We also computed a weighted linear fit to the data, but in this case include those points with predicted 160 μm flux densities >2 Jy. Based on the linear fit, CF = 39.24 + 2.58(P160) MJy sr−1 MIPS160−1, where P160 is the predicted 160 μm flux density. The formal uncertainties on the intercept and slope from the linear fit are 1.29 and 0.76 MJy sr−1 MIPS160−1 Jy−1, respectively, indicating that the slope is significant at the 3.4 σ level. This reflects the influence of the response nonlinearity above 2 Jy and can be used to provide an approximate calibration of targets with flux densities >2 Jy. Inspection of the points in Figure 6 suggests that the nonlinearity may affect photometry at the 20% level for targets with flux densities near 4 Jy, somewhat more than would be derived based on the linear fit to the data.
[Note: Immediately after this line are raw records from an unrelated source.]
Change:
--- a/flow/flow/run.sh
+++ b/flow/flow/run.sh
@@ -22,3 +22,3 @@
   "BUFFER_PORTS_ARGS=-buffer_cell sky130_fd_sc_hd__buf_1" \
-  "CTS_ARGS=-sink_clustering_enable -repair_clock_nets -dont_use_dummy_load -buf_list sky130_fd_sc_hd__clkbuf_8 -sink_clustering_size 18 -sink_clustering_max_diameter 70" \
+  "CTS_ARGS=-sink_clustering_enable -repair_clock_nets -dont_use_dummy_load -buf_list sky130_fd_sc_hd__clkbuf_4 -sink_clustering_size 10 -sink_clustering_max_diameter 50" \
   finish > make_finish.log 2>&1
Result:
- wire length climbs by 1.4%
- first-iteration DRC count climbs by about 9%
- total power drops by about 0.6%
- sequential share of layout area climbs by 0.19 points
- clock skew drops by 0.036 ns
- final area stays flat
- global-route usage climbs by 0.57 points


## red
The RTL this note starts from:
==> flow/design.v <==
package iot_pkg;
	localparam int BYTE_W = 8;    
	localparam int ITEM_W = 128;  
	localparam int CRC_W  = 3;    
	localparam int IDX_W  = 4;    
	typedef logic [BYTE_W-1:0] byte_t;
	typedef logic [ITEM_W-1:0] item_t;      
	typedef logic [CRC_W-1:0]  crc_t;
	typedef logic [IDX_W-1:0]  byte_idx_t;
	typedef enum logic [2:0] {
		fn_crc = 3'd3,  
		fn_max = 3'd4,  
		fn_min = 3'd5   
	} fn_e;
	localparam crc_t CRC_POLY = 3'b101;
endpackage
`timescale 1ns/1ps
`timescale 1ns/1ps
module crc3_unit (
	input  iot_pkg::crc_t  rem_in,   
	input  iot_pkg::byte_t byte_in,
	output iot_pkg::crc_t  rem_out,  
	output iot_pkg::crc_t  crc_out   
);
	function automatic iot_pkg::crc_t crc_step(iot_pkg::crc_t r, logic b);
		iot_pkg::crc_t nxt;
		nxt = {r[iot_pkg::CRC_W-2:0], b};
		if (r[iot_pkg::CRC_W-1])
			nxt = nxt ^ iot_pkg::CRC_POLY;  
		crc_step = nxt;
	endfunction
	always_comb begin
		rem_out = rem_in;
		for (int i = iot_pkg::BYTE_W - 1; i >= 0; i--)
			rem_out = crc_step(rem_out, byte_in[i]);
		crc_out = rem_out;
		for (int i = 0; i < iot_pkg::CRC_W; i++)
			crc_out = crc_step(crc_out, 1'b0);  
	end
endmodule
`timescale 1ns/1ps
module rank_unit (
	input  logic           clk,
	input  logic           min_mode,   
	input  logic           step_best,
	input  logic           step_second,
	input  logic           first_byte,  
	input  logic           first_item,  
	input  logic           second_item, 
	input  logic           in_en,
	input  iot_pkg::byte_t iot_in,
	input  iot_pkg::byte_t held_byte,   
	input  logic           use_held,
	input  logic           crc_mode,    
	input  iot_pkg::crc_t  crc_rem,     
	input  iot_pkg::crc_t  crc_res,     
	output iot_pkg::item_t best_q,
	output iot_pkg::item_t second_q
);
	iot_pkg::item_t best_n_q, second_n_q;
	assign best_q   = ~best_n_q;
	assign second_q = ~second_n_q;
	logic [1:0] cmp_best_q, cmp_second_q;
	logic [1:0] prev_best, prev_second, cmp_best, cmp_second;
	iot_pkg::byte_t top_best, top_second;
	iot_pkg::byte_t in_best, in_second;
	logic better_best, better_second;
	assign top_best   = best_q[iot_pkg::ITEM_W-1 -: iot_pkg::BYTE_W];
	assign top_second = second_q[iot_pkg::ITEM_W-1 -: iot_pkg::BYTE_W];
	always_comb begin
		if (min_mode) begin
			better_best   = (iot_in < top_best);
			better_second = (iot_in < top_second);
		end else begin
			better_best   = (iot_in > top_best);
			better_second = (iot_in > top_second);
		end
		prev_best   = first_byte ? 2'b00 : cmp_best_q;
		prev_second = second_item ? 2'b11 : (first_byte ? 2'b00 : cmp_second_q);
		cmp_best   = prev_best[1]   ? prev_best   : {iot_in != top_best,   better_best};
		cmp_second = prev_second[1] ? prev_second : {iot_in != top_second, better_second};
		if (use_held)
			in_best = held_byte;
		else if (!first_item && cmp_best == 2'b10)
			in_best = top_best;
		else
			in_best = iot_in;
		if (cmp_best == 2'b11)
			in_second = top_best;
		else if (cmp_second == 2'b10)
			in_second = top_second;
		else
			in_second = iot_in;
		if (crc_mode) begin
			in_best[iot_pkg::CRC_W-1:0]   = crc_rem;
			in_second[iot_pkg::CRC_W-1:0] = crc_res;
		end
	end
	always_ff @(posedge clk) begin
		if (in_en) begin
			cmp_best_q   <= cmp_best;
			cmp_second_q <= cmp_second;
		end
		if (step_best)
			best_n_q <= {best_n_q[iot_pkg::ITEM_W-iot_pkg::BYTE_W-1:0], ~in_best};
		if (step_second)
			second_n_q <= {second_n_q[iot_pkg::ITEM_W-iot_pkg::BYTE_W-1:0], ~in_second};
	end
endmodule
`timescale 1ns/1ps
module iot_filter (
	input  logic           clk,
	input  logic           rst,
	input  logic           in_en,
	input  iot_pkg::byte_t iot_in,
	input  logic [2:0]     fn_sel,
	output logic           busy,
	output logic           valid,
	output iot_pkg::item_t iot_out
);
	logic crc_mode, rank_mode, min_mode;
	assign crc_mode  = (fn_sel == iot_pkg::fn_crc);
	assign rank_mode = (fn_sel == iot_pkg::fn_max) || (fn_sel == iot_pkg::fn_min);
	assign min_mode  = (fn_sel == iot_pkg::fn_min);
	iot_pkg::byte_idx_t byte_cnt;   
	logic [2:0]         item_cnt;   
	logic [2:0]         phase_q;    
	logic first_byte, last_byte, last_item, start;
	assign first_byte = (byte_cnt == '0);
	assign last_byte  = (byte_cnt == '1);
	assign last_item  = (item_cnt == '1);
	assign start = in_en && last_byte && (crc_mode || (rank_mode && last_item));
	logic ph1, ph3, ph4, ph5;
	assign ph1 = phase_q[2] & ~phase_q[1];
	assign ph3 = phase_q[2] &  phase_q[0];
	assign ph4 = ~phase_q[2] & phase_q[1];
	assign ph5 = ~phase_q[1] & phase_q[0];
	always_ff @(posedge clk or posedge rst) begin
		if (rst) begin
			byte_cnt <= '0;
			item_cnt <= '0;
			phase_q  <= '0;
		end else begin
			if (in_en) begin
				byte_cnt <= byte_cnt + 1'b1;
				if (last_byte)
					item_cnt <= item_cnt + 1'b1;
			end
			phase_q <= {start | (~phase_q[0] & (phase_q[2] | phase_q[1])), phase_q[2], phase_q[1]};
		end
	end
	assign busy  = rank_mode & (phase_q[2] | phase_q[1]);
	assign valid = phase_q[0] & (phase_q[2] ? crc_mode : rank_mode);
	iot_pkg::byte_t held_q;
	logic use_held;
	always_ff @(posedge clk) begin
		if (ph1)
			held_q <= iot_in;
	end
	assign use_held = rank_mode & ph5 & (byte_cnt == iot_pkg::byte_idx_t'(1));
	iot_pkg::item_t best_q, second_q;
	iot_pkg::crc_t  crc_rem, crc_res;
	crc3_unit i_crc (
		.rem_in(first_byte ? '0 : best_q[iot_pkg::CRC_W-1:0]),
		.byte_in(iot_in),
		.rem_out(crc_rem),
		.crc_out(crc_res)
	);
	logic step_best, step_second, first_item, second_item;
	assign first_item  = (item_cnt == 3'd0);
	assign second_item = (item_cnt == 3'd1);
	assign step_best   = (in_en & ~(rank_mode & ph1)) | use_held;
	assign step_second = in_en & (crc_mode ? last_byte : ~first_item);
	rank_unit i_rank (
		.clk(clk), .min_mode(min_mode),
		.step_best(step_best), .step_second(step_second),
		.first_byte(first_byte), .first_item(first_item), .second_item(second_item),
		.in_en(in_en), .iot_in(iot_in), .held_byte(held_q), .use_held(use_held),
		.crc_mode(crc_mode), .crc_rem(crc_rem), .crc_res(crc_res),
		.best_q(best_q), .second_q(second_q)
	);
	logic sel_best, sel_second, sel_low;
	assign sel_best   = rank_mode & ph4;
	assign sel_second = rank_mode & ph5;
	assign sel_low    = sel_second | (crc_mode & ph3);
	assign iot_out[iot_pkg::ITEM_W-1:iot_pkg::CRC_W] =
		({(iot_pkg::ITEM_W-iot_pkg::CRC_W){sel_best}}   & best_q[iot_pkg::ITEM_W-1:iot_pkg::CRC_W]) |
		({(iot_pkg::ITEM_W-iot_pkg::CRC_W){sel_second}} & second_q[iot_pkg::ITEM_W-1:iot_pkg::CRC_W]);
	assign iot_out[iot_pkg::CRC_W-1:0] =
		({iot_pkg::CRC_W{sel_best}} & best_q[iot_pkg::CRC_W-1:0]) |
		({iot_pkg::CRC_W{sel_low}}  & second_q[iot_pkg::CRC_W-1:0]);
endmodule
9.1. Uncertainty on the 160 μm Absolute Calibration

As suggested above, observers are typically more interested in the uncertainty they should assume for the flux density they determine from a single observation of a target than they are in the formal uncertainty on the calibration factor determined from an ensemble. Here we compare the 11.6% uncertainty estimated above to the uncertainty we would expect given the other uncertainties in the inputs to the calibration. The relevant uncertainties to consider are (1) the photometric repeatability at 160 μm, (2) the uncertainties in the 24 and 70 μm calibrations, (3) systematic uncertainties associated with color and aperture corrections, and (4) uncertainties inherent to the models used in the calibration.

We have assessed the photometric repeatability of the 160 μm channel two ways. Because we have relatively few repeated observations of stable (i.e., nonasteroidal), red sources, we analyzed 81 160 μm observations of a stellar calibrator (HD 163588) and found that those measurements exhibited an rms scatter of 3.4%. While those data are severely impacted by the short‐wavelength ghost, they do provide a valid measure of the repeatability delivered by the readout electronics and the end‐to‐end data analysis for a very bright source. We have also analyzed five 160 μm observations of IRAS 03538−6432, which has a very red near‐IR:160 μm color and a 160 μm flux density of ≃1.04 Jy (Klaas et al. 2001), finding an rms scatter of 5.5%. We adopt 5% as our current estimate of the repeatability.

The uncertainties in the calibrations of the shorter MIPS bands are estimated to be 2% (24 μm: Engelbracht et al. 2007) and 5% (70 μm: Gordon et al. 2007). As noted earlier, taken in combination and ignoring any other uncertainties, these place a lower limit on the 160 μm calibration uncertainty of 7%. The color corrections we have applied are very modest (a few percent) and thus are unlikely to contribute significantly to the calibration uncertainty. The 24 and 70 μm photometry was done identically to the way it was done for the calibrations of those bands and thus should not impose any additional uncertainty or systematic bias on the results used here.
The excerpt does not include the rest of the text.